What to produce
Below are some records. Pull every line that contains the word "loads".

Excerpted records
## src/logic/irq_tb_map.svh

```systemverilog
// register offsets, field positions, reset values and timing counts of the interrupt block
`ifndef IRQ_TB_MAP_SVH
`define IRQ_TB_MAP_SVH
`define OFS_EDGE_SEL      4'h0
`define OFS_CTRL0         4'h1
`define OFS_CTRL1         4'h2
`define OFS_CTRL2         4'h3
`define OFS_PRESCALER     4'h4
`define OFS_TICK0         4'h5
`define OFS_TICK1         4'h6
`define OFS_CORE          4'h7
`define RST_BYTE          8'h00
`define BIT_RUN           7
`define PER_LSB_BITS      8
`define SRC_COUNT         8
`define DIV4_COUNT        2'h3
`define VEC_BASE          12'h004
`define VEC_STEP          12'h004
`endif

```

## src/logic/irq_tb_pkg.sv

```systemverilog
// types shared by the interrupt block
package irq_tb_pkg;
  typedef enum logic [1:0] {
    EDGE_OFF  = 2'h0,
    EDGE_RISE = 2'h1,
    EDGE_FALL = 2'h2,
    EDGE_BOTH = 2'h3
  } edge_mode_t;
  typedef enum logic [1:0] {
    ST_IDLE  = 2'h0,
    ST_ENTER = 2'h1,
    ST_ACK   = 2'h3
  } seq_state_t;
endpackage : irq_tb_pkg

```

## src/logic/tick_divider.sv

```systemverilog
// one time-base divider with selectable overflow period
`timescale 1ns/10ps
`include "irq_tb_map.svh"
module tick_divider (
  input  wire logic       clk_i,
  input  wire logic       rst_i,
  input  wire logic       tick_i,
  input  wire logic       run_i,
  input  wire logic [2:0] period_sel_i,
  output logic            overflow_o
);
  logic [15:0] count_q;
  logic [15:0] period_last;
  always_comb begin
    period_last = 16'h00FF;
    for (int i = 0; i < 8; i++) begin
      if (period_sel_i == 3'(i)) begin
        period_last = 16'((32'h1 << (`PER_LSB_BITS + i)) - 1);
      end
    end
  end
  always_ff @(posedge clk_i) begin
    if (rst_i || !run_i) begin
      count_q    <= 16'h0000;
      overflow_o <= 1'b0;
    end else begin
      overflow_o <= 1'b0;
      if (tick_i) begin
        if (count_q >= period_last) begin
          count_q    <= 16'h0000;
          overflow_o <= 1'b1;
        end else begin
          count_q <= count_q + 16'h0001;
        end
      end
    end
  end
endmodule : tick_divider

```

## src/logic/vectored_irq.sv

```systemverilog
// vectored interrupt controller with two time-base generators and a wishbone slave
`timescale 1ns/10ps
`include "irq_tb_map.svh"
// Operation
// - event sets flag; branch only when that source's enable is high
// - global enable low blocks every vector branch
// - taking an interrupt pushes next pc and loads source vector
// - return from interrupt pops saved pc to resume
// - entering service clears global enable, blocking nesting
// - flags still latch while service is blocked
// - stack full holds off acknowledge until stack pointer decrements
// - simultaneous requests resolved by fixed priority
// - any flag rising wakes the device regardless of enables
// - external flag set on selected pin transition
// - servicing clears the serviced source's flag automatically
// - edge select offers rising, falling, both or disabled
// - edge encoding 00 off, 01 rising, 10 falling, 11 both
// - converter flag set when a conversion finishes
// - eeprom flag set at end of each write cycle
// - timer gives separate match p and match a requests
// - spi or i2c byte, address match or time-out sets serial flag
// - uart tx empty, idle, rx data, overrun, address, wake set serial flag
// - servicing a uart cause leaves uart status flags untouched
// - each time-base sets its flag on every divider overflow
// - prescaler source 00 system, 01 system/4, 1x slow clock
// - period code n gives 2^(8+n) prescaler cycles
module vectored_irq (
  input  wire logic        clk_i,
  input  wire logic        rst_i,
  input  wire logic [3:0]  adr_i,
  input  wire logic [7:0]  dat_i,
  input  wire logic        we_i,
  input  wire logic [0:0]  sel_i,
  input  wire logic        cyc_i,
  input  wire logic        stb_i,
  output logic [7:0]       dat_o,
  output logic             ack_o,
  input  wire logic        ext_pin_i,
  input  wire logic        slow_sub_clk_i,
  input  wire logic        conv_done_i,
  input  wire logic        eeprom_write_done_i,
  input  wire logic        match_p_i,
  input  wire logic        match_a_i,
  input  wire logic        serial_event_i,
  input  wire logic [11:0] next_pc_i,
  input  wire logic        irq_window_i,
  input  wire logic        return_from_irq_i,
  input  wire logic        stack_full_i,
  output logic             irq_take_o,
  output logic [11:0]      push_pc_o,
  output logic [11:0]      vector_o,
  output logic             pop_o,
  output logic             wake_o
);
  localparam int NSRC = `SRC_COUNT;
  // source index order is priority order, index 0 = lowest vector
  localparam int S_EXT = 0;
  localparam int S_SER = 1;
  localparam int S_ADC = 2;
  localparam int S_EEP = 3;
  localparam int S_MP  = 4;
  localparam int S_MA  = 5;
  localparam int S_TB0 = 6;
  localparam int S_TB1 = 7;

  logic [1:0]      ext_edge_select_q;
  logic            global_irq_enable_q;
  logic [NSRC-1:0] enable_q;
  logic [NSRC-1:0] flag_q;
  logic [1:0]      prescaler_src_sel_q;
  logic            tick0_run_q;
  logic [2:0]      tick0_period_sel_q;
  logic            tick1_run_q;
  logic [2:0]      tick1_period_sel_q;
  logic [2:0]      pin_sync_q;
  logic            pin_level_q;
  logic [2:0]      slow_sync_q;
  logic            slow_level_q;
  logic [1:0]      div4_q;
  logic            psc_tick;
  logic            tb0_ovf;
  logic            tb1_ovf;
  logic [NSRC-1:0] event_d;
  logic [NSRC-1:0] wr_mask;
  logic [NSRC-1:0] wr_value;
  logic [NSRC-1:0] svc_clear;
  logic [NSRC-1:0] pending;
  logic [2:0]      winner;
  logic            any_pending;
  logic            bus_req;
  logic            bus_wr;
  irq_tb_pkg::seq_state_t state_q;

  // three-stage capture: a change counts once stages two and three agree
  always_ff @(posedge clk_i) begin
    if (rst_i) begin
      pin_sync_q  <= 3'h0;
      pin_level_q <= 1'b0;
      slow_sync_q <= 3'h0;
      slow_level_q <= 1'b0;
    end else begin
      pin_sync_q  <= {pin_sync_q[1:0], ext_pin_i};
      slow_sync_q <= {slow_sync_q[1:0], slow_sub_clk_i};
      if (pin_sync_q[1] == pin_sync_q[2]) begin
        pin_level_q <= pin_sync_q[2];
      end
      if (slow_sync_q[1] == slow_sync_q[2]) begin
        slow_level_q <= slow_sync_q[2];
      end
    end
  end

  // edge detection on the filtered pin level
  logic pin_rise;
  logic pin_fall;
  logic slow_rise;
  assign pin_rise  = (pin_sync_q[1] == pin_sync_q[2]) && pin_sync_q[2] && !pin_level_q;
  assign pin_fall  = (pin_sync_q[1] == pin_sync_q[2]) && !pin_sync_q[2] && pin_level_q;
  assign slow_rise = (slow_sync_q[1] == slow_sync_q[2]) && slow_sync_q[2] && !slow_level_q;

  always_comb begin
    event_d = '0;
    case (irq_tb_pkg::edge_mode_t'(ext_edge_select_q))
      irq_tb_pkg::EDGE_RISE: event_d[S_EXT] = pin_rise;
      irq_tb_pkg::EDGE_FALL: event_d[S_EXT] = pin_fall;
      irq_tb_pkg::EDGE_BOTH: event_d[S_EXT] = pin_rise | pin_fall;
      default:               event_d[S_EXT] = 1'b0;
    endcase
    event_d[S_SER] = serial_event_i;
    event_d[S_ADC] = conv_done_i;
    event_d[S_EEP] = eeprom_write_done_i;
    event_d[S_MP]  = match_p_i;
    event_d[S_MA]  = match_a_i;
    event_d[S_TB0] = tb0_ovf;
    event_d[S_TB1] = tb1_ovf;
  end

  // prescaler clock: system, system/4 or the slow clock
  always_ff @(posedge clk_i) begin
    if (rst_i) begin
      div4_q <= 2'h0;
    end else begin
      div4_q <= div4_q + 2'h1;
    end
  end
  always_comb begin
    case (prescaler_src_sel_q)
      2'h0:    psc_tick = 1'b1;
      2'h1:    psc_tick = (div4_q == `DIV4_COUNT);
      default: psc_tick = slow_rise;
    endcase
  end

  tick_divider u_tick0 (
    .clk_i        (clk_i),
    .rst_i        (rst_i),
    .tick_i       (psc_tick),
    .run_i        (tick0_run_q),
    .period_sel_i (tick0_period_sel_q),
    .overflow_o   (tb0_ovf)
  );
  tick_divider u_tick1 (
    .clk_i        (clk_i),
    .rst_i        (rst_i),
    .tick_i       (psc_tick),
    .run_i        (tick1_run_q),
    .period_sel_i (tick1_period_sel_q),
    .overflow_o   (tb1_ovf)
  );

  // fixed priority pick, lowest index wins
  always_comb begin
    pending = flag_q & enable_q;
    winner  = 3'h0;
    for (int i = NSRC - 1; i >= 0; i--) begin
      if (pending[i]) begin
        winner = 3'(i);
      end
    end
    // stack full holds acknowledge off; core drops it after popping
    any_pending = (|pending) && global_irq_enable_q && !stack_full_i;
  end

  // core handshake: the core offers a window at an instruction boundary
  always_ff @(posedge clk_i) begin
    if (rst_i) begin
      state_q    <= irq_tb_pkg::ST_IDLE;
      irq_take_o <= 1'b0;
      push_pc_o  <= 12'h000;
      vector_o   <= 12'h000;
      svc_clear  <= '0;
    end else begin
      irq_take_o <= 1'b0;
      svc_clear  <= '0;
      case (state_q)
        irq_tb_pkg::ST_IDLE: begin
          if (irq_window_i && any_pending) begin
            irq_take_o <= 1'b1;
            push_pc_o  <= next_pc_i;
            vector_o   <= `VEC_BASE + `VEC_STEP * 12'(winner);
            svc_clear  <= NSRC'(1) << winner;
            state_q    <= irq_tb_pkg::ST_ENTER;
          end
        end
        irq_tb_pkg::ST_ENTER: state_q <= irq_tb_pkg::ST_ACK;
        irq_tb_pkg::ST_ACK:   state_q <= irq_tb_pkg::ST_IDLE;
        default:              state_q <= irq_tb_pkg::ST_IDLE;
      endcase
    end
  end

  always_ff @(posedge clk_i) begin
    if (rst_i) begin
      pop_o <= 1'b0;
    end else begin
      pop_o <= return_from_irq_i;
    end
  end

  // wishbone decode; a write lands on the edge at which the master sees ack high
  assign bus_req = cyc_i && stb_i && !ack_o;
  assign bus_wr  = cyc_i && stb_i && ack_o && we_i && sel_i[0];

  always_comb begin
    wr_mask  = '0;
    wr_value = '0;
    if (bus_wr && adr_i == `OFS_CTRL0) begin
      wr_mask[S_SER]  = 1'b1;
      wr_mask[S_EXT]  = 1'b1;
      wr_value[S_SER] = dat_i[5];
      wr_value[S_EXT] = dat_i[4];
    end
    if (bus_wr && adr_i == `OFS_CTRL1) begin
      wr_mask[S_MA:S_ADC]  = 4'hF;
      wr_value[S_ADC] = dat_i[4];
      wr_value[S_EEP] = dat_i[5];
      wr_value[S_MP]  = dat_i[6];
      wr_value[S_MA]  = dat_i[7];
    end
    if (bus_wr && adr_i == `OFS_CTRL2) begin
      wr_mask[S_TB1:S_TB0]  = 2'h3;
      wr_value[S_TB0] = dat_i[4];
      wr_value[S_TB1] = dat_i[5];
    end
  end

  // flags: event beats software clear and service clear; set during block is kept
  always_ff @(posedge clk_i) begin
    if (rst_i) begin
      flag_q <= '0;
    end else begin
      // uart status bits live in the serial module; only our flag clears
      flag_q <= ((flag_q & ~svc_clear & ~wr_mask) | (wr_value & wr_mask))
                | event_d;
    end
  end

  logic [NSRC-1:0] flag_prev_q;
  always_ff @(posedge clk_i) begin
    if (rst_i) begin
      flag_prev_q <= '0;
      wake_o      <= 1'b0;
    end else begin
      flag_prev_q <= flag_q;
      wake_o      <= |(flag_q & ~flag_prev_q);
    end
  end

  always_ff @(posedge clk_i) begin
    if (rst_i) begin
      global_irq_enable_q <= 1'b0;
      enable_q            <= '0;
      ext_edge_select_q   <= 2'h0;
      prescaler_src_sel_q <= 2'h0;
      tick0_run_q         <= 1'b0;
      tick0_period_sel_q  <= 3'h0;
      tick1_run_q         <= 1'b0;
      tick1_period_sel_q  <= 3'h0;
    end else begin
      if (bus_wr) begin
        case (adr_i)
          `OFS_EDGE_SEL: ext_edge_select_q <= dat_i[1:0];
          `OFS_CTRL0: begin
            global_irq_enable_q <= dat_i[0];
            enable_q[S_EXT]     <= dat_i[1];
            enable_q[S_SER]     <= dat_i[2];
          end
          `OFS_CTRL1: begin
            enable_q[S_ADC] <= dat_i[0];
            enable_q[S_EEP] <= dat_i[1];
            enable_q[S_MP]  <= dat_i[2];
            enable_q[S_MA]  <= dat_i[3];
          end
          `OFS_CTRL2: begin
            enable_q[S_TB0] <= dat_i[0];
            enable_q[S_TB1] <= dat_i[1];
          end
          `OFS_PRESCALER: prescaler_src_sel_q <= dat_i[1:0];
          `OFS_TICK0: begin
            tick0_run_q        <= dat_i[`BIT_RUN];
            tick0_period_sel_q <= dat_i[2:0];
          end
          `OFS_TICK1: begin
            tick1_run_q        <= dat_i[`BIT_RUN];
            tick1_period_sel_q <= dat_i[2:0];
          end
          default: ;
        endcase
      end
      if (state_q == irq_tb_pkg::ST_IDLE && irq_window_i && any_pending) begin
        global_irq_enable_q <= 1'b0;
      end else if (return_from_irq_i) begin
        global_irq_enable_q <= 1'b1;
      end
    end
  end

  // reads answer in one cycle; unmapped offsets read zero
  always_ff @(posedge clk_i) begin
    if (rst_i) begin
      ack_o <= 1'b0;
      dat_o <= `RST_BYTE;
    end else begin
      ack_o <= bus_req;
      if (bus_req) begin
        case (adr_i)
          `OFS_EDGE_SEL:  dat_o <= {6'h00, ext_edge_select_q};
          `OFS_CTRL0:     dat_o <= {2'h0, flag_q[S_SER], flag_q[S_EXT], 1'b0,
                                    enable_q[S_SER], enable_q[S_EXT], global_irq_enable_q};
          `OFS_CTRL1:     dat_o <= {flag_q[S_MA:S_ADC], enable_q[S_MA:S_ADC]};
          `OFS_CTRL2:     dat_o <= {2'h0, flag_q[S_TB1:S_TB0], 2'h0, enable_q[S_TB1:S_TB0]};
          `OFS_PRESCALER: dat_o <= {6'h00, prescaler_src_sel_q};
          `OFS_TICK0:     dat_o <= {tick0_run_q, 4'h0, tick0_period_sel_q};
          `OFS_TICK1:     dat_o <= {tick1_run_q, 4'h0, tick1_period_sel_q};
          `OFS_CORE:      dat_o <= {6'h00, stack_full_i, 1'b0};
          default:        dat_o <= 8'h00;
        endcase
      end
    end
  end
endmodule : vectored_irq

```
<file path="src/common/claa_pkg.sv">
// Package of constants for the chain location address assignment block
package claa_pkg;
  // Frame header and field codes
  localparam logic [7:0] HDR_SESSION = 8'ha1; // Init and finish header
  localparam logic [7:0] ID_BCAST = 8'hff; // Broadcast device id
  localparam logic [7:0] REG_SESSION = 8'hac; // Session register field
  localparam logic [7:0] CMD_ADDR_FIELD = 8'h7f; // Command address field
  localparam logic [7:0] CODE_INIT = 8'h01; // Initialization code
  localparam logic [7:0] CODE_FINISH = 8'h03; // Finish code
  localparam logic [7:0] HDR_ASSIGN = 8'h80; // Assignment write header
  localparam logic [7:0] HDR_READ = 8'hc0; // Address read header
  localparam logic [7:0] HDR_RSP = 8'h00; // One-byte response header
  localparam logic [7:0] REG_NODE_ADDRESS = 8'h3d; // Node address offset
  localparam logic [7:0] NODE_ADDRESS_RST = 8'h00; // Node address reset
  localparam logic [7:0] BCAST_BIT = 8'h20; // Broadcast flag in header
  // CRC constants
  localparam logic [15:0] CRC_POLY_REV = 16'ha001; // Reflected 0x8005
  localparam logic [15:0] CRC_INIT = 16'h0000; // IBM start value
  // Frame gap: bytes idle longer than this restart the parser
  localparam int GAP_US = 100; // Inter-byte timeout in microseconds
  localparam int CLK_MHZ = 20; // Core clock rate
  localparam int GAP_CYC = GAP_US * CLK_MHZ; // Timeout in cycles
  // Bus inactivity during a session, in milliseconds
  localparam int IDLE_MS = 4000; // Inactivity limit
  localparam int IDLE_CYC_DEF = IDLE_MS * 1000 * CLK_MHZ; // Cycles
  // Frame lengths in bytes including CRC
  localparam logic [3:0] LEN_SESSION = 4'h7; // Init and finish
  localparam logic [3:0] LEN_ASSIGN = 4'h6; // Assignment
  localparam logic [3:0] LEN_READ = 4'h5; // Address read
  localparam logic [3:0] LEN_RSP = 4'h5; // Response frame
endpackage : claa_pkg

</file>
<file path="src/hw/claa_core.sv">
// Slave-side chain location address assignment logic
`timescale 1ns/1ps
`default_nettype none
// Behaviour
// - Switch closed outside an assignment session
// - Open switch isolates downstream from traffic
// - Init clears address and opens switch
// - Init frame bytes and CRC matched exactly
// - Assignment: 0x80, current id, 0x3d, data
// - Address resets to 0x00, unassigned id
// - Accept only once, only with switch open
// - Close switch right after accepting address
// - Finish frame bytes and CRC matched exactly
// - Finish disables assignment until next init
// - Inactivity in session closes switch, sleeps
// - Stored or per-power-up address flows
// - Response CRC low first, bits reversed
// - CRC-16-IBM over frame, low byte first
// - Broadcast flag with id ff reaches all
// - Address read answered with one-byte response
module claa_core #(
  parameter int IDLE_CYC = claa_pkg::IDLE_CYC_DEF // Session idle limit
) (
  input wire logic clk, // Core clock, 20 MHz
  input wire logic rstn, // Asynchronous reset, active low
  input wire logic rx_valid, // Upstream byte strobe
  input wire logic [7:0] rx_data, // Upstream byte
  input wire logic nvm_valid, // Stored address present
  input wire logic [7:0] nvm_address, // Stored address value
  input wire logic ds_valid, // Downstream response byte strobe
  input wire logic [7:0] ds_data, // Downstream response byte
  input wire logic tx_ready, // Upstream transmitter can take a byte
  output logic tx_valid, // Byte toward host valid
  output logic [7:0] tx_data, // Byte toward host
  output logic fwd_valid, // Byte passed to downstream
  output logic [7:0] fwd_data, // Byte passed to downstream
  output logic switch_closed, // Pass-through switch state
  output logic session_active, // Assignment handling enabled
  output logic bus_sleep, // Sleep request after inactivity
  output logic [7:0] node_address // Current node address
);
  typedef enum logic [1:0] {
    CLAA_IDLE = 2'b00, // No response pending
    CLAA_SEND = 2'b01 // Sending response bytes
  } claa_tx_e;

  logic [7:0] buf_q [0:6]; // Received bytes of current frame
  logic [3:0] cnt; // Bytes received
  logic [15:0] gap; // Inter-byte timer
  logic [31:0] idle; // Session inactivity timer
  logic assigned; // Address taken this session
  claa_tx_e tx_st; // Response state
  logic [2:0] tx_idx; // Response byte index
  logic [15:0] crc; // Running receive CRC
  logic [15:0] tcrc; // Running transmit CRC
  logic [7:0] next_buf [0:6];
  logic [3:0] next_cnt;
  logic [15:0] next_gap;
  logic [31:0] next_idle;
  logic next_assigned, next_closed, next_session, next_sleep;
  logic [7:0] next_addr;
  claa_tx_e next_tx_st;
  logic [2:0] next_tx_idx;
  logic [7:0] tx_byte; // Response byte in flight
  logic crc_clr, tcrc_clr, tx_fire;

  // Bit reversal within one byte, used for both response CRC bytes
  function automatic logic [7:0] rev8(input logic [7:0] b);
    for (int i = 0; i < 8; i++) rev8[i] = b[7-i];
  endfunction : rev8

  // Frame check: folding CRC low then high onto the running value leaves
  // a zero remainder, so the length need not be known while folding
  function automatic logic crc_ok(input logic [15:0] c);
    crc_ok = (c == 16'h0000);
  endfunction : crc_ok
  // Receive CRC runs over every byte, CRC bytes too; a byte that comes
  // while a frame is judged starts the next frame's value
  claa_crc u_rx_crc (
    .clk(clk),
    .rstn(rstn),
    .clear(crc_clr),
    .en(rx_valid),
    .data(rx_data),
    .crc(crc)
  );
  // Transmit CRC covers header, id and data bytes
  claa_crc u_tx_crc (
    .clk(clk),
    .rstn(rstn),
    .clear(tcrc_clr),
    .en(tx_fire && tx_idx < 3'd3),
    .data(tx_byte),
    .crc(tcrc)
  );
  // Response bytes: header, id, data, then reversed CRC low and high
  always_comb begin
    unique case (tx_idx)
      3'd0: tx_byte = claa_pkg::HDR_RSP;
      3'd1: tx_byte = node_address;
      3'd2: tx_byte = node_address;
      3'd3: tx_byte = rev8(tcrc[7:0]);
      default: tx_byte = rev8(tcrc[15:8]);
    endcase
  end
  // Own response has priority; otherwise closed switch relays downstream
  assign tx_fire = (tx_st == CLAA_SEND) && tx_ready;
  assign tx_valid = (tx_st == CLAA_SEND) || (switch_closed && ds_valid);
  assign tx_data = (tx_st == CLAA_SEND) ? tx_byte : ds_data;
  // Open switch cuts every downstream slave off the bus
  assign fwd_valid = switch_closed && rx_valid;
  assign fwd_data = rx_data;
  assign tcrc_clr = (tx_st == CLAA_IDLE);
  // Frame parser, session state and address register
  always_comb begin
    logic done, good;
    logic [7:0] h, id;
    done = 1'b0;
    good = 1'b0;
    h = buf_q[0];
    id = buf_q[1];
    next_buf = buf_q;
    next_cnt = cnt;
    next_gap = gap;
    next_idle = idle;
    next_assigned = assigned;
    next_closed = switch_closed;
    next_session = session_active;
    next_sleep = bus_sleep;
    next_addr = node_address;
    next_tx_st = tx_st;
    next_tx_idx = tx_idx;
    crc_clr = 1'b0;
    // Gap timer restarts a half-received frame
    if (rx_valid) begin
      next_gap = 16'h0000;
      next_sleep = 1'b0;
      if (cnt < 4'd7) next_buf[cnt[2:0]] = rx_data;
      next_cnt = cnt + 4'h1;
    end else if (cnt != 4'h0) begin
      if (gap == 16'(claa_pkg::GAP_CYC)) begin
        next_cnt = 4'h0;
        crc_clr = 1'b1;
      end else begin
        next_gap = gap + 16'h0001;
      end
    end
    // Judge frame once its length is reached; the CRC of read frames is not checked
    if (cnt == claa_pkg::LEN_READ && h == claa_pkg::HDR_READ) begin
      done = 1'b1;
      if (id == node_address && buf_q[2] == claa_pkg::REG_NODE_ADDRESS &&
          tx_st == CLAA_IDLE) begin
        next_tx_st = CLAA_SEND;
        next_tx_idx = 3'd0;
      end
    end else if (cnt == claa_pkg::LEN_ASSIGN && h == claa_pkg::HDR_ASSIGN) begin
      done = 1'b1;
      good = crc_ok(crc);
      if (good && session_active && !assigned && !switch_closed &&
          id == node_address && buf_q[2] == claa_pkg::REG_NODE_ADDRESS) begin
        next_addr = buf_q[3];
        next_assigned = 1'b1;
        next_closed = 1'b1;
      end
    end else if (cnt == claa_pkg::LEN_SESSION &&
                 h == claa_pkg::HDR_SESSION) begin
      done = 1'b1;
      good = crc_ok(crc);
      if (good && (h & claa_pkg::BCAST_BIT) != 8'h00 &&
          id == claa_pkg::ID_BCAST && buf_q[2] == claa_pkg::REG_SESSION &&
          buf_q[3] == claa_pkg::CMD_ADDR_FIELD) begin
        if (buf_q[4] == claa_pkg::CODE_INIT) begin
          next_addr = claa_pkg::NODE_ADDRESS_RST;
          next_assigned = 1'b0;
          next_closed = 1'b0;
          next_session = 1'b1;
          next_idle = 32'h0;
        end else if (buf_q[4] == claa_pkg::CODE_FINISH) begin
          next_session = 1'b0;
          next_closed = 1'b1;
        end
      end
    end else if (cnt == claa_pkg::LEN_SESSION) begin
      done = 1'b1; // Any other frame ends here
    end
    if (done) begin
      next_cnt = rx_valid ? 4'h1 : 4'h0;
      crc_clr = 1'b1;
      if (rx_valid) next_buf[0] = rx_data;
    end
    // Inactivity timer during a session
    if (session_active && next_session) begin
      if (rx_valid) begin
        next_idle = 32'h0;
      end else if (idle == 32'(IDLE_CYC)) begin
        next_session = 1'b0;
        next_closed = 1'b1;
        next_sleep = 1'b1;
      end else begin
        next_idle = idle + 32'h1;
      end
    end
    // Step through response bytes
    if (tx_fire) begin
      if (tx_idx == claa_pkg::LEN_RSP[2:0] - 3'd1) next_tx_st = CLAA_IDLE;
      else next_tx_idx = tx_idx + 3'd1;
    end
  end
  // Register all state
  always_ff @(posedge clk or negedge rstn) begin
    if (!rstn) begin
      for (int i = 0; i < 7; i++) buf_q[i] <= 8'h00;
      cnt <= 4'h0;
      gap <= 16'h0000;
      idle <= 32'h0;
      assigned <= 1'b0;
      switch_closed <= 1'b1;
      session_active <= 1'b0;
      bus_sleep <= 1'b0;
      node_address <= claa_pkg::NODE_ADDRESS_RST;
      tx_st <= CLAA_IDLE;
      tx_idx <= 3'd0;
    end else begin
      buf_q <= next_buf;
      cnt <= next_cnt;
      gap <= next_gap;
      idle <= next_idle;
      assigned <= next_assigned;
      switch_closed <= next_closed;
      session_active <= next_session;
      bus_sleep <= next_sleep;
      // Stored-address flow loads outside a session
      if (nvm_valid && !session_active && !next_session) begin
        node_address <= nvm_address;
      end else begin
        node_address <= next_addr;
      end
      tx_st <= next_tx_st;
      tx_idx <= next_tx_idx;
    end
  end
  a_switch_closes: assert property (@(posedge clk) disable iff (!rstn)
    $rose(assigned) |-> switch_closed && !$past(switch_closed))
    else $error("switch not closed on accept");
  a_open_blocks: assert property (@(posedge clk) disable iff (!rstn)
    !switch_closed |-> !fwd_valid)
    else $error("forwarded with switch open");
  a_idle_closed: assert property (@(posedge clk) disable iff (!rstn)
    !session_active |-> switch_closed)
    else $error("switch open outside session");
  a_one_accept: assert property (@(posedge clk) disable iff (!rstn)
    assigned && $past(assigned) && !$past(nvm_valid)
    |-> $stable(node_address))
    else $error("second assignment taken");
  a_init_opens: assert property (@(posedge clk) disable iff (!rstn)
    $rose(session_active) |-> !switch_closed && !assigned &&
    node_address == claa_pkg::NODE_ADDRESS_RST)
    else $error("session start without open switch and cleared address");
  a_sleep_closes: assert property (@(posedge clk) disable iff (!rstn)
    $rose(bus_sleep) |-> switch_closed && !session_active)
    else $error("sleep entered with switch open or session on");
endmodule : claa_core
`default_nettype wire

</file>
<file path="src/hw/claa_crc.sv">
// Byte-serial CRC-16-IBM engine
`timescale 1ns/1ps
`default_nettype none
module claa_crc (
  input wire logic clk, // Core clock
  input wire logic rstn, // Asynchronous reset, active low
  input wire logic clear, // Restart at the initial value
  input wire logic en, // Fold one byte in
  input wire logic [7:0] data, // Byte to fold
  output logic [15:0] crc // Running checksum
);
  logic [15:0] next_crc; // Next checksum

  // Fold eight bits, LSB first, in the reflected form; clear and fold
  // may share a cycle, so a new frame may follow the last with no gap
  always_comb begin
    next_crc = clear ? claa_pkg::CRC_INIT : crc;
    if (en) begin
      next_crc = next_crc ^ {8'h00, data};
      for (int i = 0; i < 8; i++) begin
        if (next_crc[0]) begin
          next_crc = (next_crc >> 1) ^ claa_pkg::CRC_POLY_REV;
        end else begin
          next_crc = next_crc >> 1;
        end
      end
    end
  end

  // Register the checksum
  always_ff @(posedge clk or negedge rstn) begin
    if (!rstn) begin
      crc <= 16'h0000;
    end else begin
      crc <= next_crc;
    end
  end
endmodule : claa_crc
`default_nettype wire

</file>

Response
// - taking an interrupt pushes next pc and loads source vector
      // Stored-address flow loads outside a session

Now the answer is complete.